Composition, Assembly and Metabolic Function of Bacteria and Archaea in Sewer System of Zhengzhou, China

Urban sewer systems are significantly threatened by detrimental biological activity, necessitating a thorough investigation of the bacterial and archaeal communities involved in microbial-induced concrete corrosion. This study aimed to investigate this microbial composition and spatial distribution to benefit the protection of sewer pipes, particularly through trenchless technology. High-throughput sequencing analysis was conducted on nine samples collected from various locations. The sediment samples were dominated by fermentation bacteria and methanogenic archaea. Additionally, acidophilic bacteria and sulphur-oxidizing bacteria were found to be abundant in the upper part, serving as corrosion degree indicators.
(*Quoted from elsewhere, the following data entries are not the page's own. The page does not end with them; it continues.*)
### src/lock_status_defines.svh
// Constants for the lock status and dead-zone block: offsets, fields, resets, timing.
// Assumes a 100 MHz pclk and a 32-bit APB register word per offset.
`ifndef LOCK_STATUS_DEFINES_SVH
`define LOCK_STATUS_DEFINES_SVH

// Register byte offsets
`define OFF_CTRL 12'h000
`define OFF_STATUS 12'h004
`define OFF_IF_COUNT 12'h008
`define OFF_IRQ_STAT 12'h00c
`define OFF_IRQ_MASK 12'h010
`define OFF_DIVISOR 12'h014

// Control register fields
`define CTRL_DZ_LO 0
`define CTRL_DZ_HI 1
`define CTRL_OSEL_LO 2
`define CTRL_OSEL_HI 3
`define CTRL_CTE 4
`define CTRL_RESET 5'h00

// Status and interrupt fields
`define ST_LOCKED 0
`define ST_UNLOCK 1
`define ST_IF_DONE 2
`define ST_STATION 3
`define ST_PORT 4
`define ST_ONON 5
`define IRQ_UNLOCK 0
`define IRQ_RELOCK 1
`define IRQ_IF_DONE 2
`define IRQ_RESET 3'h0
`define DIVISOR_RESET 16'h0000

// Timing
`define CLK_PERIOD_NS 10
`define CLK_MHZ 100
`define GATE_TIME_US 4000
`define DZ_C_NS 20
`define DZ_D_NS 50
`define ONON_A_NS 30
`define ONON_B_NS 10
`define LOCK_WIN_NS 100
`define DZ_C_CYC ((`DZ_C_NS + `CLK_PERIOD_NS - 1) / `CLK_PERIOD_NS)
`define DZ_D_CYC ((`DZ_D_NS + `CLK_PERIOD_NS - 1) / `CLK_PERIOD_NS)
`define ONON_A_CYC ((`ONON_A_NS + `CLK_PERIOD_NS - 1) / `CLK_PERIOD_NS)
`define ONON_B_CYC ((`ONON_B_NS + `CLK_PERIOD_NS - 1) / `CLK_PERIOD_NS)
`define LOCK_WIN_CYC (`LOCK_WIN_NS / `CLK_PERIOD_NS)

`endif

### src/lock_status_pkg.sv
// Types for the lock status and dead-zone block.
// Assumes constants come from lock_status_defines.svh.
package lock_status_pkg;
    // Dead-zone modes, as the two-bit control field encodes them
    typedef enum logic [1:0] {
        no_gap_mode_a = 2'h0,
        no_gap_mode_b = 2'h1,
        gap_mode_c = 2'h2,
        gap_mode_d = 2'h3
    } dead_zone_t;
    // Source of the serial output pin
    typedef enum logic [1:0] {
        out_lock = 2'h0,
        out_if_done = 2'h1,
        out_port = 2'h2,
        out_no_unlock = 2'h3
    } out_sel_t;
    // IF counter sequence
    typedef enum logic [2:0] {
        if_idle = 3'h1,
        if_run = 3'h2,
        if_end = 3'h4
    } if_state_t;
endpackage

### src/pd_if.sv
// Carrier between the top and the phase comparator.
// Assumes both ends run on pclk.
`timescale 1ns/1ps
`default_nettype none
interface pd_if;
    lock_status_pkg::dead_zone_t dz_sel;
    logic up;
    logic dn;
    logic lock_tick;
    logic lock_ok;
    modport cmp (input dz_sel, output up, output dn, output lock_tick, output lock_ok);
    modport ctl (output dz_sel, input up, input dn, input lock_tick, input lock_ok);
endinterface
`default_nettype wire

### src/pin_sync.sv
// Three-stage pin synchroniser with agreement filter, one per bit.
// Assumes inputs are asynchronous to pclk.
`timescale 1ns/1ps
`default_nettype none
module pin_sync #(
    parameter int W = 5
) (
    input wire logic pclk, // Clock
    input wire logic presetn, // Async reset, low
    input wire logic [W-1:0] d, // Raw pins
    output logic [W-1:0] q // Filtered levels
);
    genvar i;
    generate
        for (i = 0; i < W; i++) begin : g_bit
            logic s1, s2, s3;
            // Output moves only when the last two stages agree
            always_ff @(posedge pclk or negedge presetn) begin
                if (!presetn) begin
                    s1 <= 1'b0;
                    s2 <= 1'b0;
                    s3 <= 1'b0;
                    q[i] <= 1'b0;
                end else begin
                    s1 <= d[i];
                    s2 <= s1;
                    s3 <= s2;
                    if (s2 == s3) begin
                        q[i] <= s3;
                    end
                end
            end
        end
    endgenerate
endmodule // pin_sync
`default_nettype wire

### src/phase_compare.sv
// Phase-frequency comparator with dead-zone control and per-period lock verdict.
// Assumes synchronised reference and divided oscillator levels on pclk.
`timescale 1ns/1ps
`default_nettype none
`include "lock_status_defines.svh"
module phase_compare (
    input wire logic pclk, // Clock
    input wire logic presetn, // Async reset, low
    input wire logic ref_lvl, // Reference phase level
    input wire logic osc_lvl, // Divided oscillator level
    pd_if.cmp pd // Pump and lock carrier
);
    logic ref_d, osc_d, up_st, dn_st, onon;
    logic [7:0] hold_cnt, err_cnt, err_max, dz_cyc, hold_cyc;
    logic [1:0] osc_edges;
    wire logic ref_rise = ref_lvl & ~ref_d;
    wire logic osc_rise = osc_lvl & ~osc_d;

    // Scheme and widths from the dead-zone field
    always_comb begin
        onon = ~pd.dz_sel[1];
        case (pd.dz_sel)
            lock_status_pkg::no_gap_mode_a: begin dz_cyc = 8'h00; hold_cyc = 8'(`ONON_A_CYC); end
            lock_status_pkg::no_gap_mode_b: begin dz_cyc = 8'h00; hold_cyc = 8'(`ONON_B_CYC); end
            lock_status_pkg::gap_mode_c: begin dz_cyc = 8'(`DZ_C_CYC); hold_cyc = 8'h00; end
            default: begin dz_cyc = 8'(`DZ_D_CYC); hold_cyc = 8'h00; end
        endcase
    end

    // Edge memory
    always_ff @(posedge pclk or negedge presetn) begin
        if (!presetn) begin
            ref_d <= 1'b0;
            osc_d <= 1'b0;
        end else begin
            ref_d <= ref_lvl;
            osc_d <= osc_lvl;
        end
    end

    // Detector state; ON/ON keeps both sides on briefly so locked loops still pulse
    always_ff @(posedge pclk or negedge presetn) begin
        if (!presetn) begin
            up_st <= 1'b0;
            dn_st <= 1'b0;
            hold_cnt <= 8'h00;
        end else if (hold_cnt != 8'h00) begin
            hold_cnt <= hold_cnt - 8'h01;
            if (hold_cnt == 8'h01) begin
                up_st <= 1'b0;
                dn_st <= 1'b0;
            end
        end else if ((up_st | ref_rise) & (dn_st | osc_rise)) begin
            up_st <= onon;
            dn_st <= onon;
            hold_cnt <= onon ? hold_cyc : 8'h00;
        end else begin
            up_st <= up_st | ref_rise;
            dn_st <= dn_st | osc_rise;
        end
    end

    // Error width, masked by the dead zone in OFF/OFF
    always_ff @(posedge pclk or negedge presetn) begin
        if (!presetn) begin
            err_cnt <= 8'h00;
            pd.up <= 1'b0;
            pd.dn <= 1'b0;
        end else begin
            err_cnt <= (up_st ^ dn_st) ? ((err_cnt == 8'hff) ? err_cnt : err_cnt + 8'h01) : 8'h00;
            pd.up <= up_st & (onon | (err_cnt >= dz_cyc));
            pd.dn <= dn_st & (onon | (err_cnt >= dz_cyc));
        end
    end

    // Verdict at each reference edge over the period just ended
    always_ff @(posedge pclk or negedge presetn) begin
        if (!presetn) begin
            err_max <= 8'h00;
            osc_edges <= 2'h0;
            pd.lock_tick <= 1'b0;
            pd.lock_ok <= 1'b0;
        end else if (ref_rise) begin
            pd.lock_tick <= 1'b1;
            pd.lock_ok <= (osc_edges == 2'h1) && (err_max <= 8'(`LOCK_WIN_CYC));
            err_max <= 8'h00;
            osc_edges <= {1'b0, osc_rise};
        end else begin
            pd.lock_tick <= 1'b0;
            err_max <= (err_cnt > err_max) ? err_cnt : err_max;
            if (osc_rise && osc_edges != 2'h3) begin
                osc_edges <= osc_edges + 2'h1;
            end
        end
    end
endmodule // phase_compare
`default_nettype wire

### src/lock_status_top.sv
// Lock status reporting, dead-zone selection and IF counter control behind APB.
// Assumes pins are asynchronous to pclk and a standard APB master.
//
// Functional notes
// - In lock mode the serial output is high while locked and low while unlocked.
// - Lock mode shows the live lock state, not the sticky unlock flag.
// - Dead-zone codes 00 and 01 give no dead zone with the ON/ON pump scheme.
// - Dead-zone codes 10 and 11 give a dead zone with the OFF/OFF pump scheme.
// - In ON/ON the comparator keeps issuing correction pulses while locked.
// - The serial output can signal that the IF count has finished.
// - The serial output can copy an input port pin unchanged.
// - The unlock flag stays set until the next register read or write of the block.
// - Clearing count enable resets the IF counter and a 0 to 1 change starts a count.
//
// The APB register port and the placing of the registers were decided locally.
`timescale 1ns/1ps
`default_nettype none
`include "lock_status_defines.svh"
module lock_status_top #(
    parameter int unsigned GATE_CYCLES = `GATE_TIME_US * `CLK_MHZ
) (
    input wire logic pclk, // Bus clock
    input wire logic presetn, // Async reset, low
    input wire logic [11:0] paddr, // APB address
    input wire logic psel, // APB select
    input wire logic penable, // APB enable
    input wire logic pwrite, // APB direction
    input wire logic [31:0] pwdata, // APB write data
    output logic [31:0] prdata, // APB read data
    output logic pready, // APB ready
    output logic pslverr, // APB error
    input wire logic ref_phase_in, // Reference phase pin
    input wire logic osc_phase_in, // Divided oscillator pin
    input wire logic if_signal_input, // IF signal pin
    input wire logic station_detect, // Station detect pin
    input wire logic port_pin_in, // Input port pin
    output logic serial_out, // Serial output pin level
    output logic pump_up, // Charge pump up
    output logic pump_dn, // Charge pump down
    output logic [15:0] divisor_out, // Divisor to the divider
    output logic irq // Level interrupt
);
    pd_if pd ();
    logic [4:0] pins_q;
    logic ref_lvl, osc_lvl, if_lvl, sd_lvl, port_lvl;
    logic [4:0] ctrl_reg;
    logic [15:0] divisor_reg;
    logic locked_reg, unlock_reg, if_done_reg, cte_prev_reg, if_d_reg;
    logic [19:0] if_count_reg, gate_reg;
    logic [2:0] irq_stat_reg, irq_mask_reg, irq_event;
    lock_status_pkg::if_state_t if_state_reg, if_state_next;
    lock_status_pkg::out_sel_t out_sel;
    logic access, commit, wr_commit, rd_commit, addr_ok;
    logic [31:0] rdata_next;
    logic if_rise, if_count_enable, cte_start;

    // All pins through the agreement synchroniser
    pin_sync #(.W(5)) u_sync (
        .pclk(pclk),
        .presetn(presetn),
        .d({port_pin_in, station_detect, if_signal_input, osc_phase_in, ref_phase_in}),
        .q(pins_q)
    );
    assign ref_lvl = pins_q[0];
    assign osc_lvl = pins_q[1];
    assign if_lvl = pins_q[2];
    assign sd_lvl = pins_q[3];
    assign port_lvl = pins_q[4];

    phase_compare u_pc (
        .pclk(pclk),
        .presetn(presetn),
        .ref_lvl(ref_lvl),
        .osc_lvl(osc_lvl),
        .pd(pd.cmp)
    );

    // Dead-zone field drives the comparator directly
    assign pd.dz_sel = lock_status_pkg::dead_zone_t'(ctrl_reg[`CTRL_DZ_HI:`CTRL_DZ_LO]);
    assign out_sel = lock_status_pkg::out_sel_t'(ctrl_reg[`CTRL_OSEL_HI:`CTRL_OSEL_LO]);
    assign if_count_enable = ctrl_reg[`CTRL_CTE];

    // APB decode; one wait state so read data come from a flop
    assign access = psel & penable;
    assign commit = access & pready;
    assign wr_commit = commit & pwrite & addr_ok;
    assign rd_commit = commit & ~pwrite & addr_ok;

    always_comb begin
        addr_ok = 1'b1;
        rdata_next = 32'h0000_0000;
        case (paddr)
            `OFF_CTRL: rdata_next[4:0] = ctrl_reg;
            `OFF_STATUS: begin
                rdata_next[`ST_LOCKED] = locked_reg;
                rdata_next[`ST_UNLOCK] = unlock_reg;
                rdata_next[`ST_IF_DONE] = if_done_reg;
                rdata_next[`ST_STATION] = sd_lvl; // Lets software gate IF counting on it
                rdata_next[`ST_PORT] = port_lvl;
                rdata_next[`ST_ONON] = ~ctrl_reg[`CTRL_DZ_HI];
            end
            `OFF_IF_COUNT: rdata_next[19:0] = if_count_reg;
            `OFF_IRQ_STAT: rdata_next[2:0] = irq_stat_reg;
            `OFF_IRQ_MASK: rdata_next[2:0] = irq_mask_reg;
            `OFF_DIVISOR: rdata_next[15:0] = divisor_reg;
            default: addr_ok = 1'b0;
        endcase
    end

    // Bus answer
    always_ff @(posedge pclk or negedge presetn) begin
        if (!presetn) begin
            pready <= 1'b0;
            pslverr <= 1'b0;
            prdata <= 32'h0000_0000;
        end else begin
            pready <= access & ~pready;
            pslverr <= access & ~pready & ~addr_ok;
            if (access & ~pready & ~pwrite) begin
                prdata <= rdata_next;
            end
        end
    end

    // Control word; a write latches all selections at once
    always_ff @(posedge pclk or negedge presetn) begin
        if (!presetn) begin
            ctrl_reg <= `CTRL_RESET;
        end else if (wr_commit && paddr == `OFF_CTRL) begin
            ctrl_reg <= pwdata[4:0];
        end
    end

    // Divisor; lock output lags it by up to two reference periods
    always_ff @(posedge pclk or negedge presetn) begin
        if (!presetn) begin
            divisor_reg <= `DIVISOR_RESET;
        end else if (wr_commit && paddr == `OFF_DIVISOR) begin
            divisor_reg <= pwdata[15:0];
        end
    end

    // Live lock state from the per-period verdict
    always_ff @(posedge pclk or negedge presetn) begin
        if (!presetn) begin
            locked_reg <= 1'b0;
        end else if (pd.lock_tick) begin
            locked_reg <= pd.lock_ok;
        end
    end

    // Sticky unlock flag; a new unlock beats the clearing access
    always_ff @(posedge pclk or negedge presetn) begin
        if (!presetn) begin
            unlock_reg <= 1'b0;
        end else if (pd.lock_tick && !pd.lock_ok) begin
            unlock_reg <= 1'b1;
        end else if (rd_commit || wr_commit) begin
            unlock_reg <= 1'b0;
        end
    end

    // IF edge and count-enable edge detection
    assign if_rise = if_lvl & ~if_d_reg;
    assign cte_start = if_count_enable & ~cte_prev_reg;
    always_ff @(posedge pclk or negedge presetn) begin
        if (!presetn) begin
            if_d_reg <= 1'b0;
            cte_prev_reg <= 1'b0;
        end else begin
            if_d_reg <= if_lvl;
            cte_prev_reg <= if_count_enable;
        end
    end

    // IF counter sequence
    always_comb begin
        case (if_state_reg)
            lock_status_pkg::if_idle: if_state_next = cte_start ? lock_status_pkg::if_run : if_state_reg;
            lock_status_pkg::if_run: if_state_next = (gate_reg == 20'h00001) ? lock_status_pkg::if_end
                                                                              : if_state_reg;
            lock_status_pkg::if_end: if_state_next = if_state_reg;
            default: if_state_next = lock_status_pkg::if_idle;
        endcase
        if (!if_count_enable) begin
            if_state_next = lock_status_pkg::if_idle;
        end
    end

    always_ff @(posedge pclk or negedge presetn) begin
        if (!presetn) begin
            if_state_reg <= lock_status_pkg::if_idle;
        end else begin
            if_state_reg <= if_state_next;
        end
    end

    // Gate timer and pulse count; clearing enable wipes the result
    always_ff @(posedge pclk or negedge presetn) begin
        if (!presetn) begin
            gate_reg <= 20'h00000;
            if_count_reg <= 20'h00000;
            if_done_reg <= 1'b0;
        end else if (!if_count_enable) begin
            gate_reg <= 20'h00000;
            if_count_reg <= 20'h00000;
            if_done_reg <= 1'b0;
        end else if (cte_start) begin
            gate_reg <= 20'(GATE_CYCLES);
            if_count_reg <= 20'h00000;
            if_done_reg <= 1'b0;
        end else if (if_state_reg == lock_status_pkg::if_run) begin
            gate_reg <= gate_reg - 20'h00001;
            if (if_rise && if_count_reg != 20'hfffff) begin
                if_count_reg <= if_count_reg + 20'h00001;
            end
            if (gate_reg == 20'h00001) begin
                if_done_reg <= 1'b1;
            end
        end
    end

    // Events for the interrupt status
    always_comb begin
        irq_event = 3'h0;
        irq_event[`IRQ_UNLOCK] = pd.lock_tick & ~pd.lock_ok;
        irq_event[`IRQ_RELOCK] = pd.lock_tick & pd.lock_ok & ~locked_reg;
        irq_event[`IRQ_IF_DONE] = (if_state_reg == lock_status_pkg::if_run) & (gate_reg == 20'h00001) & if_count_enable;
    end

    // Sticky status, write one to clear; a same-cycle event wins
    always_ff @(posedge pclk or negedge presetn) begin
        if (!presetn) begin
            irq_stat_reg <= `IRQ_RESET;
        end else if (wr_commit && paddr == `OFF_IRQ_STAT) begin
            irq_stat_reg <= (irq_stat_reg & ~pwdata[2:0]) | irq_event;
        end else begin
            irq_stat_reg <= irq_stat_reg | irq_event;
        end
    end

    always_ff @(posedge pclk or negedge presetn) begin
        if (!presetn) begin
            irq_mask_reg <= `IRQ_RESET;
        end else if (wr_commit && paddr == `OFF_IRQ_MASK) begin
            irq_mask_reg <= pwdata[2:0];
        end
    end

    // Interrupt lags status by one cycle to come from a flop
    always_ff @(posedge pclk or negedge presetn) begin
        if (!presetn) begin
            irq <= 1'b0;
        end else begin
            irq <= |(irq_stat_reg & irq_mask_reg);
        end
    end

    // Serial output source; no data-output framing exists here
    always_ff @(posedge pclk or negedge presetn) begin
        if (!presetn) begin
            serial_out <= 1'b0;
        end else begin
            case (out_sel)
                lock_status_pkg::out_lock: serial_out <= locked_reg;
                lock_status_pkg::out_if_done: serial_out <= if_done_reg;
                lock_status_pkg::out_port: serial_out <= port_lvl;
                lock_status_pkg::out_no_unlock: serial_out <= ~unlock_reg;
                default: serial_out <= 1'b0;
            endcase
        end
    end

    // Pump and divisor outputs straight from flops
    always_ff @(posedge pclk or negedge presetn) begin
        if (!presetn) begin
            pump_up <= 1'b0;
            pump_dn <= 1'b0;
            divisor_out <= `DIVISOR_RESET;
        end else begin
            pump_up <= pd.up;
            pump_dn <= pd.dn;
            divisor_out <= divisor_reg;
        end
    end
endmodule // lock_status_top
`default_nettype wire

### config.mk
export PLATFORM = sky130hd
export DESIGN_NAME = lock_status_top
export DESIGN_NICKNAME = d
export VERILOG_FILES = /design/src/lock_status_pkg.sv /design/src/pd_if.sv /design/src/pin_sync.sv /design/src/phase_compare.sv /design/src/lock_status_top.sv
export VERILOG_INCLUDE_DIRS = /design/src
export SDC_FILE = /design/constraint.sdc
export NUM_CORES = 1
export LEC_CHECK = 0
export BUFFER_PORTS_ARGS = -buffer_cell sky130_fd_sc_hd__buf_2
export CAP_MARGIN = 10
export CORE_AREA = 2 2 122 124
export DETAILED_ROUTE_END_ITERATION = 10
export DIE_AREA = 0 0 124 126
export GPL_ROUTABILITY_DRIVEN = 1
export HOLD_SLACK_MARGIN = 0.05
export PLACE_DENSITY_LB_ADDON = 0.25
export REMOVE_ABC_BUFFERS = 1
export SYNTH_ARGS = -nofsm -noshare
export SYNTH_HDL_FRONTEND = slang
export SYNTH_SLANG_ARGS = --single-unit
### constraint.sdc
create_clock -name pclk -period 2.3 [get_ports pclk]
set_input_delay 0.115 -clock pclk [delete_from_list [all_inputs] [get_ports pclk]]
set_output_delay 0.115 -clock pclk [all_outputs]
set_load 0.02 [all_outputs]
The analysis indicated that deterministic processes primarily governed bacterial communities, while stochastic processes predominated in archaeal communities. Furthermore, sewer environmental variables, such as pH and hydrogen sulphide, were identified as effective predictors of both archaeal and bacterial communities. The sewer system was primarily driven by fermentation, acetate-to-methane conversion and assimilatory sulphate reduction. These findings illuminated the spatial distribution of bacteria and archaea in the sewer system, highlighted key metabolic pathways, and provided valuable insights for management and policy-making to mitigate microbial-induced concrete corrosion.